Mixed emotions are what you experience when you see your 16-year-old daughter come home from the prom with a Gideon Bible under her arm.
You get mixed emotions watching Barack Obama. While he clearly has progressive instincts and a phenomenal potential to be this century's FDR, he sometimes shows up carrying the Holy Bible of Corporatized Politics-As-Usual under his arm.
Look at his flip-flop on the domestic spying bill. It gives legal immunity to the telecom giants that helped George W spy on millions of us Americans. Obama had pledged this spring to go all out to defeat this - but then caved in and supported it (in fairness, he did fight to strip telecom immunity from the larger bill, but he knew that this would be a losing effort).
This is part of the Obama package - a man who, on occasion, will try to drift from progressive positions, crafting legalistic compromises that fuzz the issue and fudge his own stand. Obama is not a pure progressive. Get used to that. If he is in the White House, progressives themselves will constantly have to challenge him, pushing him to be more FDRish, less Clintonesque.

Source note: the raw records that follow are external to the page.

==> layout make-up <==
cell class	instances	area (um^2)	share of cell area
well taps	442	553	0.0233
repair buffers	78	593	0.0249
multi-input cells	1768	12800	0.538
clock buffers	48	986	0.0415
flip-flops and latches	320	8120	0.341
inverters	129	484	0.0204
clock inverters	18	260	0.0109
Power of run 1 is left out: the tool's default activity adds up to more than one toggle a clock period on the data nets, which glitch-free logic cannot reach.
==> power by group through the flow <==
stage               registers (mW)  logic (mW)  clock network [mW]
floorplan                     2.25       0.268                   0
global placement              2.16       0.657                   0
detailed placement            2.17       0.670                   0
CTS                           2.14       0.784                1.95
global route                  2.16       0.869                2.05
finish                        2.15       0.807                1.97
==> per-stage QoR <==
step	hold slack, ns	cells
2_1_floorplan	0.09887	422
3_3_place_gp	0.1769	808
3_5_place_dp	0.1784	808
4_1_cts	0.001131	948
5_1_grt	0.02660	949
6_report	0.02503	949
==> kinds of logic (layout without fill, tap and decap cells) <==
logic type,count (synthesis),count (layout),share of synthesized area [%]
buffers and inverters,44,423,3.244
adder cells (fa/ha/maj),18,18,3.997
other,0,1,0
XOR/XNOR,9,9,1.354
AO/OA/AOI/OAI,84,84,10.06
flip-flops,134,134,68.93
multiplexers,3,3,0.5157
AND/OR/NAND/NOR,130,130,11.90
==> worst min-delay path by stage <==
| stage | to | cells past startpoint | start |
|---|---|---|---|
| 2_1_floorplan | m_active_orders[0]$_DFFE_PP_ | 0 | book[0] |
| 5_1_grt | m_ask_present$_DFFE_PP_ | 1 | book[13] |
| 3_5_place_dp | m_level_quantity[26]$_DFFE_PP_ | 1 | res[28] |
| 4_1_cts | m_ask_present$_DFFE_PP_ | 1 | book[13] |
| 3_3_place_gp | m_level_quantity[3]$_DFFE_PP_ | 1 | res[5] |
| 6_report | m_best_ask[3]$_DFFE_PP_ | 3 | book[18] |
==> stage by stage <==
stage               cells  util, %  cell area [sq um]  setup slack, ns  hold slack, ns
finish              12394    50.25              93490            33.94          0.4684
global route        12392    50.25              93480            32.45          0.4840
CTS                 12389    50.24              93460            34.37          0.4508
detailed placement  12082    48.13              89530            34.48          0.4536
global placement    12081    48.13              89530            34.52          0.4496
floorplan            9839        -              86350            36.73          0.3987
### src/rtl/drdf_pkg.sv
`default_nettype none
// ----------------------------------------------------------------------------
// drdf_pkg
// Shared types and constants of the detection row decode filter.
// ----------------------------------------------------------------------------
package drdf_pkg;

    // Field widths
    localparam int VALUE_W  = 32;
    localparam int COORD_W  = 40;
    localparam int LABEL_W  = 7;
    localparam int POS_W    = 8;
    localparam int THRESH_W = 17;
    localparam int OFFSET_W = 16;
    localparam int NCLASS_W = 8;
    localparam int CFG_IDX_W  = 2;
    localparam int CFG_DATA_W = 17;
    localparam int OFF_PROD_W = LABEL_W + OFFSET_W;
    localparam int FRAC_W     = 16;

    // Class count limits: the label field bounds the usable count
    localparam int MAX_CLASSES = 128;
    localparam int LABEL_LIMIT = 1 << LABEL_W;
    localparam int CLASS_CAP   = (MAX_CLASSES < LABEL_LIMIT) ? MAX_CLASSES : LABEL_LIMIT;
    localparam logic [NCLASS_W-1:0] CLASS_CAP_W = NCLASS_W'(CLASS_CAP);

    // Row layout
    localparam logic [POS_W-1:0] POS_BOX_END     = 8'd4;
    localparam logic [POS_W-1:0] POS_OBJ         = 8'd4;
    localparam logic [POS_W-1:0] POS_FIRST_CLASS = 8'd5;

    // Register indexes
    localparam logic [CFG_IDX_W-1:0] CFG_MIN_CONF     = 2'd0;
    localparam logic [CFG_IDX_W-1:0] CFG_CLASS_OFFSET = 2'd1;
    localparam logic [CFG_IDX_W-1:0] CFG_NUM_CLASSES  = 2'd2;

    // Register reset values
    localparam logic [THRESH_W-1:0] MIN_CONF_RST     = 17'd16384;
    localparam logic [OFFSET_W-1:0] CLASS_OFFSET_RST = 16'd7680;
    localparam logic [NCLASS_W-1:0] NUM_CLASSES_RST  = 8'd80;

    // One finished row, handed from the row tracker to the decoder
    typedef struct packed {
        logic [VALUE_W-1:0] x;
        logic [VALUE_W-1:0] y;
        logic [VALUE_W-1:0] w;
        logic [VALUE_W-1:0] h;
        logic [VALUE_W-1:0] obj;
        logic [VALUE_W-1:0] best;
        logic [LABEL_W-1:0] label;
    } drdf_row_t;

endpackage
`default_nettype wire

### src/rtl/drdf_row_tracker.sv
`default_nettype none
// ----------------------------------------------------------------------------
// drdf_row_tracker
// Tracks the row position, stores box fields and objectness, keeps a running
// class argmax and hands each finished row to the decoder.
// ----------------------------------------------------------------------------
module drdf_row_tracker (
    input  wire logic                          aclk,
    input  wire logic                          aresetn,
    input  wire logic [drdf_pkg::VALUE_W-1:0]  s_value,
    input  wire logic                          s_valid,
    output logic                               s_ready,
    input  wire logic [drdf_pkg::NCLASS_W-1:0] num_classes,
    output logic                               row_valid,
    output drdf_pkg::drdf_row_t                row,
    input  wire logic                          row_ready
);
    import drdf_pkg::*;

    logic [POS_W-1:0]    pos_reg, pos_next;
    logic [VALUE_W-1:0]  box_reg [4];
    logic [VALUE_W-1:0]  obj_reg;
    logic [VALUE_W-1:0]  best_reg, best_next;
    logic [LABEL_W-1:0]  label_reg, label_next;
    logic                row_valid_reg, row_valid_next;
    drdf_row_t           row_reg;

    logic [NCLASS_W-1:0] n_use;
    logic [POS_W-1:0]    last_pos;
    logic [LABEL_W-1:0]  cls;
    logic                row_end;
    logic                accept;
    logic                snap_free;

    assign snap_free = !row_valid_reg || row_ready;
    assign s_ready   = snap_free;
    assign accept    = s_valid && snap_free;

    always_comb begin
        n_use = num_classes;
        if (n_use == '0) begin
            n_use = NCLASS_W'(1);
        end
        if (n_use > CLASS_CAP_W) begin
            n_use = CLASS_CAP_W;
        end
    end

    assign last_pos = POS_BOX_END + POS_W'(n_use);
    assign row_end  = (pos_reg >= last_pos);
    assign cls      = pos_reg[LABEL_W-1:0] - POS_FIRST_CLASS[LABEL_W-1:0];

    always_comb begin
        best_next  = best_reg;
        label_next = label_reg;
        if (pos_reg > POS_OBJ) begin
            // first class score of the row always loads; ties keep the earlier one
            if ((pos_reg == POS_FIRST_CLASS) || ($signed(s_value) > $signed(best_reg))) begin
                best_next  = s_value;
                label_next = cls;
            end
        end
        pos_next = row_end ? '0 : pos_reg + POS_W'(1);
    end

    assign row_valid_next = snap_free ? (accept && row_end) : row_valid_reg;

    always_ff @(posedge aclk) begin
        if (!aresetn) begin
            pos_reg       <= '0;
            row_valid_reg <= 1'b0;
        end else begin
            row_valid_reg <= row_valid_next;
            if (accept) begin
                pos_reg <= pos_next;
            end
        end
    end

    always_ff @(posedge aclk) begin
        if (accept) begin
            if (pos_reg < POS_BOX_END) begin
                box_reg[pos_reg[1:0]] <= s_value;
            end
            if (pos_reg == POS_OBJ) begin
                obj_reg <= s_value;
            end
            best_reg  <= best_next;
            label_reg <= label_next;
            if (row_end) begin
                row_reg.x     <= box_reg[0];
                row_reg.y     <= box_reg[1];
                row_reg.w     <= box_reg[2];
                row_reg.h     <= box_reg[3];
                row_reg.obj   <= obj_reg;
                row_reg.best  <= best_next;
                row_reg.label <= label_next;
            end
        end
    end

    assign row_valid = row_valid_reg;
    assign row       = row_reg;

endmodule
`default_nettype wire

### src/rtl/drdf_decode.sv
`default_nettype none
// ----------------------------------------------------------------------------
// drdf_decode
// Forms the confidence of a finished row, filters it against the threshold
// and produces the offset box corners in the result register.
// ----------------------------------------------------------------------------
module drdf_decode (
    input  wire logic                          aclk,
    input  wire logic                          aresetn,
    input  wire logic                          row_valid,
    input  wire drdf_pkg::drdf_row_t           row,
    output logic                               row_ready,
    input  wire logic [drdf_pkg::THRESH_W-1:0] min_conf,
    input  wire logic [drdf_pkg::OFFSET_W-1:0] class_offset,
    output logic signed [drdf_pkg::COORD_W-1:0] m_left,
    output logic signed [drdf_pkg::COORD_W-1:0] m_top,
    output logic signed [drdf_pkg::COORD_W-1:0] m_right,
    output logic signed [drdf_pkg::COORD_W-1:0] m_bottom,
    output logic [drdf_pkg::LABEL_W-1:0]       m_label,
    output logic signed [drdf_pkg::VALUE_W-1:0] m_score,
    output logic                               m_valid,
    input  wire logic                          m_ready
);
    import drdf_pkg::*;

    localparam int PROD_W = 2 * VALUE_W;
    localparam int CONF_W = PROD_W - FRAC_W;
    localparam logic signed [CONF_W-1:0] SAT_MAX = CONF_W'(64'sh7FFF_FFFF);
    localparam logic signed [CONF_W-1:0] SAT_MIN = -CONF_W'(64'sh8000_0000);

    // product stage
    logic                      pb_valid_reg, pb_valid_next;
    logic [PROD_W-1:0]         pb_prod_reg;
    logic [VALUE_W-1:0]        pb_x_reg, pb_y_reg, pb_hw_reg, pb_hh_reg;
    logic [OFF_PROD_W-1:0]     pb_off_reg;
    logic [LABEL_W-1:0]        pb_label_reg;

    // result register
    logic                      m_valid_reg, m_valid_next;
    logic [COORD_W-1:0]        left_reg, top_reg, right_reg, bottom_reg;
    logic [LABEL_W-1:0]        label_reg;
    logic [VALUE_W-1:0]        score_reg;

    logic                      out_free;
    logic                      pb_free;
    logic [PROD_W-1:0]         prod;
    logic signed [CONF_W-1:0]  conf;
    logic [VALUE_W-1:0]        score_sat;
    logic                      pass;
    logic [COORD_W-1:0]        off40, x40, y40, hw40, hh40;

    assign out_free  = !m_valid_reg || m_ready;
    assign pb_free   = !pb_valid_reg || out_free;
    assign row_ready = pb_free;

    assign prod = $signed({{VALUE_W{row.obj[VALUE_W-1]}}, row.obj})
                * $signed({{VALUE_W{row.best[VALUE_W-1]}}, row.best});

    assign pb_valid_next = pb_free ? row_valid : pb_valid_reg;

    // Q32.32 down to Q16.16 with floor, then clamp to 32-bit signed
    assign conf = $signed(pb_prod_reg[PROD_W-1:FRAC_W]);

    always_comb begin
        if (conf > SAT_MAX) begin
            score_sat = SAT_MAX[VALUE_W-1:0];
        end else if (conf < SAT_MIN) begin
            score_sat = SAT_MIN[VALUE_W-1:0];
        end else begin
            score_sat = conf[VALUE_W-1:0];
        end
    end

    assign pass = $signed(score_sat)
                > $signed({{(VALUE_W-THRESH_W){1'b0}}, min_conf});

    assign off40 = {{(COORD_W-OFF_PROD_W-FRAC_W){1'b0}}, pb_off_reg, {FRAC_W{1'b0}}};
    assign x40   = {{(COORD_W-VALUE_W){pb_x_reg[VALUE_W-1]}}, pb_x_reg};
    assign y40   = {{(COORD_W-VALUE_W){pb_y_reg[VALUE_W-1]}}, pb_y_reg};
    assign hw40  = {{(COORD_W-VALUE_W){pb_hw_reg[VALUE_W-1]}}, pb_hw_reg};
    assign hh40  = {{(COORD_W-VALUE_W){pb_hh_reg[VALUE_W-1]}}, pb_hh_reg};

    assign m_valid_next = out_free ? (pb_valid_reg && pass) : m_valid_reg;

    always_ff @(posedge aclk) begin
        if (!aresetn) begin
            pb_valid_reg <= 1'b0;
            m_valid_reg  <= 1'b0;
        end else begin
            pb_valid_reg <= pb_valid_next;
            m_valid_reg  <= m_valid_next;
        end
    end

    always_ff @(posedge aclk) begin
        if (pb_free && row_valid) begin
            pb_prod_reg  <= prod;
            pb_x_reg     <= row.x;
            pb_y_reg     <= row.y;
            // halve with arithmetic shift
            pb_hw_reg    <= {row.w[VALUE_W-1], row.w[VALUE_W-1:1]};
            pb_hh_reg    <= {row.h[VALUE_W-1], row.h[VALUE_W-1:1]};
            pb_off_reg   <= OFF_PROD_W'(row.label) * OFF_PROD_W'(class_offset);
            pb_label_reg <= row.label;
        end
        if (out_free && pb_valid_reg && pass) begin
            left_reg   <= x40 - hw40 + off40;
            top_reg    <= y40 - hh40 + off40;
            right_reg  <= x40 + hw40 + off40;
            bottom_reg <= y40 + hh40 + off40;
            label_reg  <= pb_label_reg;
            score_reg  <= score_sat;
        end
    end

    assign m_valid  = m_valid_reg;
    assign m_left   = $signed(left_reg);
    assign m_top    = $signed(top_reg);
    assign m_right  = $signed(right_reg);
    assign m_bottom = $signed(bottom_reg);
    assign m_label  = label_reg;
    assign m_score  = $signed(score_reg);

endmodule
`default_nettype wire

### src/rtl/detection_row_decode_filter.sv
`default_nettype none
// ----------------------------------------------------------------------------
// detection_row_decode_filter
// Streams detector output rows and emits thresholded, class-offset boxes.
// ----------------------------------------------------------------------------
// The block takes one Q16.16 value per cycle while s_ready is high:
// centre x, centre y, width, height, objectness, then num_classes class
// scores per row, and rows follow each other with no gap. At the last
// value of a row the box passes through three registers: a row snapshot,
// the 32x32 confidence multiply stage and the result register. Rows whose
// confidence is at or below the minimum confidence produce no result. A
// stalled output holds only the later stages; input keeps flowing until a
// finished row has nowhere to go. Configuration registers (index 0 minimum
// confidence, 1 class_offset, 2 num_classes) are written with cfg_wr_en;
// other indexes are ignored.
// ----------------------------------------------------------------------------
module detection_row_decode_filter (
    input  wire logic                            aclk,
    input  wire logic                            aresetn,
    input  wire logic                            cfg_wr_en,
    input  wire logic [drdf_pkg::CFG_IDX_W-1:0]  cfg_wr_index,
    input  wire logic [drdf_pkg::CFG_DATA_W-1:0] cfg_wr_data,
    input  wire logic signed [drdf_pkg::VALUE_W-1:0] s_value,
    input  wire logic                            s_valid,
    output logic                                 s_ready,
    output logic signed [drdf_pkg::COORD_W-1:0]  m_left,
    output logic signed [drdf_pkg::COORD_W-1:0]  m_top,
    output logic signed [drdf_pkg::COORD_W-1:0]  m_right,
    output logic signed [drdf_pkg::COORD_W-1:0]  m_bottom,
    output logic [drdf_pkg::LABEL_W-1:0]         m_label,
    output logic signed [drdf_pkg::VALUE_W-1:0]  m_score,
    output logic                                 m_valid,
    input  wire logic                            m_ready
);
    import drdf_pkg::*;

    logic [THRESH_W-1:0] min_conf_reg;
    logic [OFFSET_W-1:0] class_offset_reg;
    logic [NCLASS_W-1:0] num_classes_reg;

    logic                row_valid;
    logic                row_ready;
    drdf_row_t           row;

    always_ff @(posedge aclk) begin
        if (!aresetn) begin
            min_conf_reg     <= MIN_CONF_RST;
            class_offset_reg <= CLASS_OFFSET_RST;
            num_classes_reg  <= NUM_CLASSES_RST;
        end else if (cfg_wr_en) begin
            unique case (cfg_wr_index)
                CFG_MIN_CONF: begin
                    min_conf_reg <= cfg_wr_data[THRESH_W-1:0];
                end
                CFG_CLASS_OFFSET: begin
                    class_offset_reg <= cfg_wr_data[OFFSET_W-1:0];
                end
                CFG_NUM_CLASSES: begin
                    num_classes_reg <= cfg_wr_data[NCLASS_W-1:0];
                end
                default: begin
                    // unknown index: drop the write
                end
            endcase
        end
    end

    drdf_row_tracker u_tracker (
        .aclk        (aclk),
        .aresetn     (aresetn),
        .s_value     (s_value),
        .s_valid     (s_valid),
        .s_ready     (s_ready),
        .num_classes (num_classes_reg),
        .row_valid   (row_valid),
        .row         (row),
        .row_ready   (row_ready)
    );

    drdf_decode u_decode (
        .aclk           (aclk),
        .aresetn        (aresetn),
        .row_valid      (row_valid),
        .row            (row),
        .row_ready      (row_ready),
        .min_conf       (min_conf_reg),
        .class_offset   (class_offset_reg),
        .m_left         (m_left),
        .m_top          (m_top),
        .m_right        (m_right),
        .m_bottom       (m_bottom),
        .m_label        (m_label),
        .m_score        (m_score),
        .m_valid        (m_valid),
        .m_ready        (m_ready)
    );

endmodule
`default_nettype wire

The good news is that people are already onto this. When he reneged on his telecom pledge, the progressive netroots nation that has so strongly backed Obama exploded all over him, using his own website to rip him for breaking faith and to organize opposition to his switch. They didn't stop him this time, but they did sting him, making clear that they felt betrayed, could not just be ignored, and are expecting better.
To achieve progressive policies, democracy demands that the people themselves be noisy, feisty, and confrontational. That was true in FDR's time - and it's no less true in ours.